▸ **AIM OF THE TASK**:
Only one stretch of the data is wanted: the line containing "export IMPL_vias=3245", the line containing "export IMPL_clkTransAtPathRegs_ns=0.09", and every line between them, copied exactly.

▸ **EXTRACTED INFORMATION**:
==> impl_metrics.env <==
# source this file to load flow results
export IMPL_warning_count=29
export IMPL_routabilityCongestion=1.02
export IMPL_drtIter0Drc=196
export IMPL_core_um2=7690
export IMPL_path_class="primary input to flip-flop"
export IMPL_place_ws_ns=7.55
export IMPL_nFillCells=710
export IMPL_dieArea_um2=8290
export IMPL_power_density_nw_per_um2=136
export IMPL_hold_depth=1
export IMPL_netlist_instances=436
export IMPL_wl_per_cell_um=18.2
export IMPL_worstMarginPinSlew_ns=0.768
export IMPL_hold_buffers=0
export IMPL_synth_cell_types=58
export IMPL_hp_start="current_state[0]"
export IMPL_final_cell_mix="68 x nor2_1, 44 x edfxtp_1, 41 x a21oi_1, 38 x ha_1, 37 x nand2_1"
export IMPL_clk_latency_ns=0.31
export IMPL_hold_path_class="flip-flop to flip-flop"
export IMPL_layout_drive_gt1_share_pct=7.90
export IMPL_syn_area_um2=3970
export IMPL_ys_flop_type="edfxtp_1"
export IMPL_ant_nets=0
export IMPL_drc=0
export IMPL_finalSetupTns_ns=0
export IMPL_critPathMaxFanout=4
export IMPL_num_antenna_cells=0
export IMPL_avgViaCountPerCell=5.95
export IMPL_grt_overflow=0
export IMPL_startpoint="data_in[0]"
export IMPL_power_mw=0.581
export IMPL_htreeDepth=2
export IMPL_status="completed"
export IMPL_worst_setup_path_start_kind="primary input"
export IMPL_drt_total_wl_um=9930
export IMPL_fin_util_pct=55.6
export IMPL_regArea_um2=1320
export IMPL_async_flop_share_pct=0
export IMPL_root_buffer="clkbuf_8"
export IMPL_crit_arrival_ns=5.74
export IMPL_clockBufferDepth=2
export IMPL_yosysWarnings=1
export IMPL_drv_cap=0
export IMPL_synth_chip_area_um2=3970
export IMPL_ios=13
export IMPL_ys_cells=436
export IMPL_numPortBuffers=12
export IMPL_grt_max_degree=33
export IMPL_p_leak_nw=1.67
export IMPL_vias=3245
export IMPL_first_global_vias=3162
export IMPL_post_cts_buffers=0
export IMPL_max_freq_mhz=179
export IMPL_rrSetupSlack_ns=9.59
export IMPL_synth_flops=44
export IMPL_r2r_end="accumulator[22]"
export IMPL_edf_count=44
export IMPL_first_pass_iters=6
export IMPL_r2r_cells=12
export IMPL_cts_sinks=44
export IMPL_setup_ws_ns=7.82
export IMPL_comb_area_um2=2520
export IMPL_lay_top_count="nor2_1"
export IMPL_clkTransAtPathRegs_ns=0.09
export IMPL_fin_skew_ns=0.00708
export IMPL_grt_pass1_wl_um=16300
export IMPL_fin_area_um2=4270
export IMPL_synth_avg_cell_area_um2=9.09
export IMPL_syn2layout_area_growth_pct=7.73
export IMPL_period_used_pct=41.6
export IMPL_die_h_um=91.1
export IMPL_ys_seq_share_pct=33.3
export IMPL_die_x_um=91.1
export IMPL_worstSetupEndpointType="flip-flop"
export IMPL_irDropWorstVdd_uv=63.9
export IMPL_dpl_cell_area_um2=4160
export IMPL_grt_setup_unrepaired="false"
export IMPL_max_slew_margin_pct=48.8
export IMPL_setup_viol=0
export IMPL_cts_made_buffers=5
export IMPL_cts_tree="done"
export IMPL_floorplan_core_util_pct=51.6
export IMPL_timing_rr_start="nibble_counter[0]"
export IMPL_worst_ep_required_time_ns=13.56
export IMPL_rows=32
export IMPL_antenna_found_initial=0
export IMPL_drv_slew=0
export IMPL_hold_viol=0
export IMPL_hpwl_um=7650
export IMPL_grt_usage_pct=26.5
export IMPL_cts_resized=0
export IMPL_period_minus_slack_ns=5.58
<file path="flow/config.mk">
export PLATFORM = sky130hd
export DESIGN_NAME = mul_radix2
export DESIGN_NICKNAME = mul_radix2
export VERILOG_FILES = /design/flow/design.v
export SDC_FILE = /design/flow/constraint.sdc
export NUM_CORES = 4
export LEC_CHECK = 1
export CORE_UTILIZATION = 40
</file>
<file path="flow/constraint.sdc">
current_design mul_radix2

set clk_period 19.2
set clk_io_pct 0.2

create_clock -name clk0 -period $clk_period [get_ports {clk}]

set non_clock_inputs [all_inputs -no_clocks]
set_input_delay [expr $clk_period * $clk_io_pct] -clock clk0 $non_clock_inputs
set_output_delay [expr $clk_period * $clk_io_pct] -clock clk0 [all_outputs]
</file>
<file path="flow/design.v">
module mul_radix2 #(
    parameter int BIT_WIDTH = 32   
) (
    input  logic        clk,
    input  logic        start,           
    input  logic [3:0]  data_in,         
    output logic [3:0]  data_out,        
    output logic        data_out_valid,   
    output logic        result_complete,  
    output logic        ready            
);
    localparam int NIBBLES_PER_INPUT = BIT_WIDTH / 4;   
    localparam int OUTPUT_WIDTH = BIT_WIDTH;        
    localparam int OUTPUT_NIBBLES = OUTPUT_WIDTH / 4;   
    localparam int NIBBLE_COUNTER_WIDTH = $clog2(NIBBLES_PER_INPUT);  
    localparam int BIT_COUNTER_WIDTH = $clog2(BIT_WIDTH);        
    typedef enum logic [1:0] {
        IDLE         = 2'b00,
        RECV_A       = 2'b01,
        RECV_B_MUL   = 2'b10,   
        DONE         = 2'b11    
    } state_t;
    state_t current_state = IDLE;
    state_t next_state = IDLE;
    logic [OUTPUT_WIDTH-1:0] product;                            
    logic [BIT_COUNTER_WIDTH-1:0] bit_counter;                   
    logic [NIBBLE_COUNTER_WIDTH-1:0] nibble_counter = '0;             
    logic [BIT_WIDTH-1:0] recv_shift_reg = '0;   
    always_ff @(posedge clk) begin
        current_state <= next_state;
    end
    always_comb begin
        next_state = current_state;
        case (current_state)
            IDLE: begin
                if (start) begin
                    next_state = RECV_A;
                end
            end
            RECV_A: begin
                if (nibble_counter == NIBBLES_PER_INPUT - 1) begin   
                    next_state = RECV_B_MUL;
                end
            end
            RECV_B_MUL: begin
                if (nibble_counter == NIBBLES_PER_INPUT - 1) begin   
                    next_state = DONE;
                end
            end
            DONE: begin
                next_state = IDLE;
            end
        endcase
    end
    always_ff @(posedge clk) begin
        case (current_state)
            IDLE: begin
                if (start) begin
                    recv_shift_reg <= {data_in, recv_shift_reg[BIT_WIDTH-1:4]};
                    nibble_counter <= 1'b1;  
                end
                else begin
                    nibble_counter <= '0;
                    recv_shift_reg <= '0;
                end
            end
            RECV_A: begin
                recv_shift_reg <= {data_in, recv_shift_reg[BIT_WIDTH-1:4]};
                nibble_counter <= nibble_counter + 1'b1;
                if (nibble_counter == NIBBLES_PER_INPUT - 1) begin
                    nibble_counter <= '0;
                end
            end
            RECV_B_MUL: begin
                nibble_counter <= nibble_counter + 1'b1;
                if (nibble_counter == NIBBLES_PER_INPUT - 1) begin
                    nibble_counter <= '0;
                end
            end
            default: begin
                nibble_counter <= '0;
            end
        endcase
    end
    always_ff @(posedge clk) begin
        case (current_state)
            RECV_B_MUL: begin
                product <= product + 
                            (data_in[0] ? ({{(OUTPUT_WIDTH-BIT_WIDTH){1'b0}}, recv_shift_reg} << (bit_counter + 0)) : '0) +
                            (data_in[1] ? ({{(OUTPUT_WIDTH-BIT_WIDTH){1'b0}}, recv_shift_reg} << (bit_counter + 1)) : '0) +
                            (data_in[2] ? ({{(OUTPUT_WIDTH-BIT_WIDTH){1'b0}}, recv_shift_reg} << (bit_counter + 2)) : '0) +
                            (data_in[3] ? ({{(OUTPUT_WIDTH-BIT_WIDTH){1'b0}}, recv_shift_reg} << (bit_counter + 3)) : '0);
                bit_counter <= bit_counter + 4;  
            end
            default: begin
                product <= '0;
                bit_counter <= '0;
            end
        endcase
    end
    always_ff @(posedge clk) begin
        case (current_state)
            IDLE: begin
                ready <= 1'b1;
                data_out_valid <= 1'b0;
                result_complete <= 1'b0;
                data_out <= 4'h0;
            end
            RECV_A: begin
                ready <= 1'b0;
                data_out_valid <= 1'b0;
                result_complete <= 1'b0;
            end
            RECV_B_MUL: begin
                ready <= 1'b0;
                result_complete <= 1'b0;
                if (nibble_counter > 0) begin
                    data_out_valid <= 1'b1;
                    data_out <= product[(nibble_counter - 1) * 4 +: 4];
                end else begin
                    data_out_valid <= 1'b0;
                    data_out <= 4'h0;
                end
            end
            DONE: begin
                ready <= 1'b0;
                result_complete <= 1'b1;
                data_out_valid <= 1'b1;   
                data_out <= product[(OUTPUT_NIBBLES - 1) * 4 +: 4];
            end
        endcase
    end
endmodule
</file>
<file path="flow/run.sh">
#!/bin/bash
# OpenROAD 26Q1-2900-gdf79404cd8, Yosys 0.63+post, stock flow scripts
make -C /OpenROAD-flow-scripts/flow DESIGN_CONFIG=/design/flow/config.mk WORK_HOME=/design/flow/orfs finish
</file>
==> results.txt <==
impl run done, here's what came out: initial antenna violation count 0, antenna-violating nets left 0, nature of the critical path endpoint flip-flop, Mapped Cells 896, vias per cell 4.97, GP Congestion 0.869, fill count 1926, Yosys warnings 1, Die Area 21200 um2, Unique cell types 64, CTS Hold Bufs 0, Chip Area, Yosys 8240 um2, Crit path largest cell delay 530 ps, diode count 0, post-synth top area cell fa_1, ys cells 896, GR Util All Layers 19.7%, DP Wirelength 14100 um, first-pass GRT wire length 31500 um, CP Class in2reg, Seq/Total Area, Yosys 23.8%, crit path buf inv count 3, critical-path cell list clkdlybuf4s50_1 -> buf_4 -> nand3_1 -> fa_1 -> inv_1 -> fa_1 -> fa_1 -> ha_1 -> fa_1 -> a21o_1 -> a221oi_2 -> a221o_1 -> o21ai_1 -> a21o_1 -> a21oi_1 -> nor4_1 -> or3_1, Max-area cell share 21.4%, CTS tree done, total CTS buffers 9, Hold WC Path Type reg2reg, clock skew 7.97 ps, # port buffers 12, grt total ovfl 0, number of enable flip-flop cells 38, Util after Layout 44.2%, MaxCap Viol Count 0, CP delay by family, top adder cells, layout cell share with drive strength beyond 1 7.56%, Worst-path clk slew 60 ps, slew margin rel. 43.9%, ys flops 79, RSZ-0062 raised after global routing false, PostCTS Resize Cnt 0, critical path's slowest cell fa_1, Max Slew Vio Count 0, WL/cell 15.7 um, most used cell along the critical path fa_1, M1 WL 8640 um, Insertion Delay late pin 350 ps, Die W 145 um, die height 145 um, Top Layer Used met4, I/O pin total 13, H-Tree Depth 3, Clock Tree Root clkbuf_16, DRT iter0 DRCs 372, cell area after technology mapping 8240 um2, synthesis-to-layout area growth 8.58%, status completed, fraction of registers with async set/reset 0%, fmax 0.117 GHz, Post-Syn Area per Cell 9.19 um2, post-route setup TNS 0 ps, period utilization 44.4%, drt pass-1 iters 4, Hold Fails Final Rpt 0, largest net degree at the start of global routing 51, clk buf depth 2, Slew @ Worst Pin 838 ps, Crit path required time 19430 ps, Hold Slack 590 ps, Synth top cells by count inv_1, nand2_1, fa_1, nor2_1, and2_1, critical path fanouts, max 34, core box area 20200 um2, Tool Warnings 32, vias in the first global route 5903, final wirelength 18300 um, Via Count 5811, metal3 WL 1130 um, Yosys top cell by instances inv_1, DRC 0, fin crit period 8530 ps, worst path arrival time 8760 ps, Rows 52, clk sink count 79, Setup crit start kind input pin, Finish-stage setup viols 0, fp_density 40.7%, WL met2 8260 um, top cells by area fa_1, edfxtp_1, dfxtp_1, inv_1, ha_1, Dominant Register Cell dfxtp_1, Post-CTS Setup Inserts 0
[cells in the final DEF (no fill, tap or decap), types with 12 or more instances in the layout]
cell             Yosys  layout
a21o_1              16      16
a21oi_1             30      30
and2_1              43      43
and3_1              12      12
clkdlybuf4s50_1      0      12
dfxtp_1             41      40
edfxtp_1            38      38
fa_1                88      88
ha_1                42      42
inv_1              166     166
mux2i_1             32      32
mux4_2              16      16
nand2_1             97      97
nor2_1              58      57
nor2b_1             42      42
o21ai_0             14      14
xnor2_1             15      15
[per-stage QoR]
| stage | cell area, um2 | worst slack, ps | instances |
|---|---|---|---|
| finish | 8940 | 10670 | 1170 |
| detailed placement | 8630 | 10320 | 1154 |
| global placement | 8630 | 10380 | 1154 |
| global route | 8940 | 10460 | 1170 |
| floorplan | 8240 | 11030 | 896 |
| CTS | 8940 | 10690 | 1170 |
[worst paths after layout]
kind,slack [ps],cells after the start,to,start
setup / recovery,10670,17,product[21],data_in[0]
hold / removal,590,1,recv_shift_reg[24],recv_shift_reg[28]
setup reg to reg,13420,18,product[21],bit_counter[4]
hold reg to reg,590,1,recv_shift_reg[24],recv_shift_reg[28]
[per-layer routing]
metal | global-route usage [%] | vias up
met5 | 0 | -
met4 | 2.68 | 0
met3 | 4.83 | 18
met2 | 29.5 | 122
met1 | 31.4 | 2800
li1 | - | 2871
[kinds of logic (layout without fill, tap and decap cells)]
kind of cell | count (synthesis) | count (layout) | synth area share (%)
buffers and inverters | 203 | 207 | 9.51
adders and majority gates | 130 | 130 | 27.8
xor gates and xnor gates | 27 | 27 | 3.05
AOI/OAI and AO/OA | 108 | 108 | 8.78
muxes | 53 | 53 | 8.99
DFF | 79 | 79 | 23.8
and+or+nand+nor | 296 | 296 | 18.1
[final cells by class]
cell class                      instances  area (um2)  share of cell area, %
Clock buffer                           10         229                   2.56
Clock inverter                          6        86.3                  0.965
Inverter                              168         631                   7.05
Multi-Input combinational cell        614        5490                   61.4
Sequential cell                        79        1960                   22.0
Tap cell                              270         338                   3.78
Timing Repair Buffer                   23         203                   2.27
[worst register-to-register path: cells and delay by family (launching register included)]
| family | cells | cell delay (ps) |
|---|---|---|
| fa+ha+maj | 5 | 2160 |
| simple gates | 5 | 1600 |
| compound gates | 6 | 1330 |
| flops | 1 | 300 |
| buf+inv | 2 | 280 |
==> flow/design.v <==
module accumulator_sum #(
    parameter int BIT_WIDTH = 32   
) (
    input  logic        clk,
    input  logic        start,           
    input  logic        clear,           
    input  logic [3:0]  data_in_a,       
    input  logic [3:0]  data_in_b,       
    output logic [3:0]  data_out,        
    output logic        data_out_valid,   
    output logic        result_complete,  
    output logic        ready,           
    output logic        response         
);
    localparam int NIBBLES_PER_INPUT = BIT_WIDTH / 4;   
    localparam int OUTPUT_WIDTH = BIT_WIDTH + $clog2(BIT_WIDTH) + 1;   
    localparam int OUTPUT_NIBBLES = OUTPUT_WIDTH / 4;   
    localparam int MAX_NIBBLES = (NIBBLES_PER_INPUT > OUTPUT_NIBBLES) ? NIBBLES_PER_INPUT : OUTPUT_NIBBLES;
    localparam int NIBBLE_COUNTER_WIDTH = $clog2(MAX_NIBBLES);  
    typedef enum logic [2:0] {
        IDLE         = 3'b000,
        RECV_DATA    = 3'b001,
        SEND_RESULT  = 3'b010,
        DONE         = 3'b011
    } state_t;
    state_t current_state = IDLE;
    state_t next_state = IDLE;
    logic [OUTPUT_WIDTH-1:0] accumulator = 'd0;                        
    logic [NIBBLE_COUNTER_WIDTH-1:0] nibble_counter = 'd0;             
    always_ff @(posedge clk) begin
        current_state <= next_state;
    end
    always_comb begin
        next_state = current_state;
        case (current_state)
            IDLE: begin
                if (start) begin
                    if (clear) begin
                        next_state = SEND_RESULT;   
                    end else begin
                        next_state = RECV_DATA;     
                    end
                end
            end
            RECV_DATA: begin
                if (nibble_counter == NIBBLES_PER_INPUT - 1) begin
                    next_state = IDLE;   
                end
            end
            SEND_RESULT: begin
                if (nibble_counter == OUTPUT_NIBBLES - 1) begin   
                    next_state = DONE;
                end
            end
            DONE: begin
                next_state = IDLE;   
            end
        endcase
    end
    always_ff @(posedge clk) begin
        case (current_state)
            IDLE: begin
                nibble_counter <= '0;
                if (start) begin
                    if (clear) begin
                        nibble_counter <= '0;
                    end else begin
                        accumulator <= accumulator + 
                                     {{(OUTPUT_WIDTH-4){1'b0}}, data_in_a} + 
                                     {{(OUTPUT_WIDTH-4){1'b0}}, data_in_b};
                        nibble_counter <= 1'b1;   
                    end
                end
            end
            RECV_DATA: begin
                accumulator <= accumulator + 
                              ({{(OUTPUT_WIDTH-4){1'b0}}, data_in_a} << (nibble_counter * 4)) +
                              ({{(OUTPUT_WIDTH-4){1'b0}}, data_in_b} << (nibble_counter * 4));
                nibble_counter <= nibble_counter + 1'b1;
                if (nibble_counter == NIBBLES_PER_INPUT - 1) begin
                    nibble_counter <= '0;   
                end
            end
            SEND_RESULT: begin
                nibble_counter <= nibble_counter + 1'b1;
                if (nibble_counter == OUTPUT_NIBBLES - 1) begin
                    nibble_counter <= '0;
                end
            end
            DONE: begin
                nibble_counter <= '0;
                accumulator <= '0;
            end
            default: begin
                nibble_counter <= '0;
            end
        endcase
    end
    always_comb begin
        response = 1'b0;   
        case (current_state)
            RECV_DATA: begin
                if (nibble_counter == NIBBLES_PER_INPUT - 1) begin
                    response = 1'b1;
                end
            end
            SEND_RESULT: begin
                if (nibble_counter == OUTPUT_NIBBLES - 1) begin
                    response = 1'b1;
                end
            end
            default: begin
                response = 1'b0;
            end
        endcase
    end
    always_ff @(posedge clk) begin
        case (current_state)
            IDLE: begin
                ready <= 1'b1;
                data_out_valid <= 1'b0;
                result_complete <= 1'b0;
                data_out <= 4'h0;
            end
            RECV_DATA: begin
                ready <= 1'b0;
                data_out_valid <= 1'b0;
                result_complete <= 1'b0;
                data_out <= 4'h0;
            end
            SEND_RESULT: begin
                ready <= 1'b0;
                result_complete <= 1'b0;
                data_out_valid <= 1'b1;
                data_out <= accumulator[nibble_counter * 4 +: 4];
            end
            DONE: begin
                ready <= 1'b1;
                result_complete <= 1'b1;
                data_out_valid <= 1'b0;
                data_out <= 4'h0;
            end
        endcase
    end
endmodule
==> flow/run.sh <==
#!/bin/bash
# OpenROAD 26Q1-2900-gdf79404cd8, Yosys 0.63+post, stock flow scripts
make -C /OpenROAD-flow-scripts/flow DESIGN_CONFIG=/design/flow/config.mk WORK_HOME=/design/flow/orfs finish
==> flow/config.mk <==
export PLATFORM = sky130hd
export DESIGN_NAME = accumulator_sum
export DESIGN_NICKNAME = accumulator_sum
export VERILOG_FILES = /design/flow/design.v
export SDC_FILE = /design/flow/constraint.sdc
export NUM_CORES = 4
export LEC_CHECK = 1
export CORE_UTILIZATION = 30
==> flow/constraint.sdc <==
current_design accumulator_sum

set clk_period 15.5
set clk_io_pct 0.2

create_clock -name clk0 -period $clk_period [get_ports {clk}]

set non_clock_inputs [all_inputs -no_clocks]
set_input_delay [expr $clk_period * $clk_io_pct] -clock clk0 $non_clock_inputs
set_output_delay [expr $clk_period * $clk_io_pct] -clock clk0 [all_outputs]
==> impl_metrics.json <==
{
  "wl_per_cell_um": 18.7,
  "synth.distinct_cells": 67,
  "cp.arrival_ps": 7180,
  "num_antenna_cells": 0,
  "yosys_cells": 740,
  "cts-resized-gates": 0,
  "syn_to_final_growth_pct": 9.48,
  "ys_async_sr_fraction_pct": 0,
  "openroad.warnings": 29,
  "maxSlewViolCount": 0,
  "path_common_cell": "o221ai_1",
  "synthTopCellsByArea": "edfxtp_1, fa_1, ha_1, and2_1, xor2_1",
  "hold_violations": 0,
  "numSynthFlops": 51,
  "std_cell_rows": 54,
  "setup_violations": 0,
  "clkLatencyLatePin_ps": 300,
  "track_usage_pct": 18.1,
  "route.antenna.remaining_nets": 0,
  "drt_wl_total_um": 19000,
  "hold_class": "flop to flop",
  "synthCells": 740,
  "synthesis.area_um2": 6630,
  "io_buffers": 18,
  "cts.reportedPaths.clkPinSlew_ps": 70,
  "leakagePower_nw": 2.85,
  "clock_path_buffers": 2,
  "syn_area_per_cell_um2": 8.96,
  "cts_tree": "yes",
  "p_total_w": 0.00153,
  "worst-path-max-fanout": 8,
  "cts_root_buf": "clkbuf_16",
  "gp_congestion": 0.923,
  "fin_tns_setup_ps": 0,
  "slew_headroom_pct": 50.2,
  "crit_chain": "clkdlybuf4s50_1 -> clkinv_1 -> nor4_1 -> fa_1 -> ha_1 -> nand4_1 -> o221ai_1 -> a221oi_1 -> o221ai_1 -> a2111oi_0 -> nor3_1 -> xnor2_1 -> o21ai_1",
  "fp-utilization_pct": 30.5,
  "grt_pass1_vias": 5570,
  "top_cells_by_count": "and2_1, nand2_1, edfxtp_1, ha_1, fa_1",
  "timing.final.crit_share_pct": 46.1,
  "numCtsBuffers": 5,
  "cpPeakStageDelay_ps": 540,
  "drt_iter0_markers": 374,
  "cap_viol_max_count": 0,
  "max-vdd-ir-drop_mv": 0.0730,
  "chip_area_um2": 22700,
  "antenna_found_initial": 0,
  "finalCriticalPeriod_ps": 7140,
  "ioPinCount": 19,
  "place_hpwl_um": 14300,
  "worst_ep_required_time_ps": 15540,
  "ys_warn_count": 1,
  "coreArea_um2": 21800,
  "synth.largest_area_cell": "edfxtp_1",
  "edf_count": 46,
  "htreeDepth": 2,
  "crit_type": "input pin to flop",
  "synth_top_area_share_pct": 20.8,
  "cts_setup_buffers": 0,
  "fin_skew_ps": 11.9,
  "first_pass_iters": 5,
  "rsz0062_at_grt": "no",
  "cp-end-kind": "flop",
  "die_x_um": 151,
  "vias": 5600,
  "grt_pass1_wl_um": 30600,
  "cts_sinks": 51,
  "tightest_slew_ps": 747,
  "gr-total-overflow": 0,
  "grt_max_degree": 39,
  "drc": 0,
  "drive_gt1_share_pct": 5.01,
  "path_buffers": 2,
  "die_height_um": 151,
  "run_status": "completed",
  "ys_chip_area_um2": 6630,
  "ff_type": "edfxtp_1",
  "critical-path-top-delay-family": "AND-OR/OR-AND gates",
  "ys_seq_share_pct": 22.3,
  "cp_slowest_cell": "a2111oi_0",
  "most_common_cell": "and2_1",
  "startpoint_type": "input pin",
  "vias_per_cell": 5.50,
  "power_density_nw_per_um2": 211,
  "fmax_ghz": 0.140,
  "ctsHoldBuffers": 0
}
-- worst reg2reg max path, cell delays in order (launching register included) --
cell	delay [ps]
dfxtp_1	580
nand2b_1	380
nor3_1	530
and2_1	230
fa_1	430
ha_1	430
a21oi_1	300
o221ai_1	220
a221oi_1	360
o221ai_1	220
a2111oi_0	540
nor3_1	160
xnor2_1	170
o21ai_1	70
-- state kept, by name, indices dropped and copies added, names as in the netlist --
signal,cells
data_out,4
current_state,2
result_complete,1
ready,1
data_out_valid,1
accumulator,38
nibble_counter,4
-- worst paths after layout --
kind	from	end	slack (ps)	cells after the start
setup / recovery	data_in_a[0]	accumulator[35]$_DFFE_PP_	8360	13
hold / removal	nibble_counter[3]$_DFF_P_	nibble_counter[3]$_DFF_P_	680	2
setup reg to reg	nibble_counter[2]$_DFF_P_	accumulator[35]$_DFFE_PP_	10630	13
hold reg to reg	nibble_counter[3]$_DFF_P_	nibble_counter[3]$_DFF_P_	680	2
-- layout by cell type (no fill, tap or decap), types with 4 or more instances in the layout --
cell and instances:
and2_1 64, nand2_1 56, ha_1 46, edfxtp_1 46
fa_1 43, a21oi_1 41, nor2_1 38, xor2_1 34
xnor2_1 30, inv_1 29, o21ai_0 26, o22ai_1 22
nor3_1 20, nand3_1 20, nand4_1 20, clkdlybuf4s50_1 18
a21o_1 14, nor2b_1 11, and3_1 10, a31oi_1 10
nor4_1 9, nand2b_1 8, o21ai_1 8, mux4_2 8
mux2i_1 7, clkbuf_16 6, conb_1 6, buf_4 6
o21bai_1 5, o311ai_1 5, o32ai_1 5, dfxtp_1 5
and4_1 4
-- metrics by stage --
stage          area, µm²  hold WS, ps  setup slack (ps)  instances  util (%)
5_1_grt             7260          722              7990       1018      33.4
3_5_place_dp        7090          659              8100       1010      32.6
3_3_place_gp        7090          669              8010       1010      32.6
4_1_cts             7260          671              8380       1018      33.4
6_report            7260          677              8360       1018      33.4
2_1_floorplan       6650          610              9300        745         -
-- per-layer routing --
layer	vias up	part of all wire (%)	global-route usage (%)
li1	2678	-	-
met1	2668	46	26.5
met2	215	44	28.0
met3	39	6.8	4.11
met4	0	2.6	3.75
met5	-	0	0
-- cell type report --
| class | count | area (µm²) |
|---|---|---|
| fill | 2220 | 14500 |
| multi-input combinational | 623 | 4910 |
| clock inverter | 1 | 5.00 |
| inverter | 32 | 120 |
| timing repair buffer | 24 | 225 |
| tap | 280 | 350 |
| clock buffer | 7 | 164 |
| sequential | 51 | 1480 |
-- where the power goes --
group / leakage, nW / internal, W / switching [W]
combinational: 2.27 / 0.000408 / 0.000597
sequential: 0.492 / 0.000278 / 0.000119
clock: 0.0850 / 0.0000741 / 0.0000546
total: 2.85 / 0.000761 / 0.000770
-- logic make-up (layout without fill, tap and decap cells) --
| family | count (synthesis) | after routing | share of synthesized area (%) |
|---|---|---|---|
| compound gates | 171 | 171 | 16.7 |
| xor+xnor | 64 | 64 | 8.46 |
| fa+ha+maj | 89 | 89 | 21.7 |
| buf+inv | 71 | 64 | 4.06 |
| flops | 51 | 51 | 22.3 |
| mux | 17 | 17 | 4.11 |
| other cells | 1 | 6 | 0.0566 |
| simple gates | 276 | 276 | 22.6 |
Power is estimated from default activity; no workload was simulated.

▸ **REPLY**:
export IMPL_vias=3245
export IMPL_first_global_vias=3162
export IMPL_post_cts_buffers=0
export IMPL_max_freq_mhz=179
export IMPL_rrSetupSlack_ns=9.59
export IMPL_synth_flops=44
export IMPL_r2r_end="accumulator[22]"
export IMPL_edf_count=44
export IMPL_first_pass_iters=6
export IMPL_r2r_cells=12
export IMPL_cts_sinks=44
export IMPL_setup_ws_ns=7.82
export IMPL_comb_area_um2=2520
export IMPL_lay_top_count="nor2_1"
export IMPL_clkTransAtPathRegs_ns=0.09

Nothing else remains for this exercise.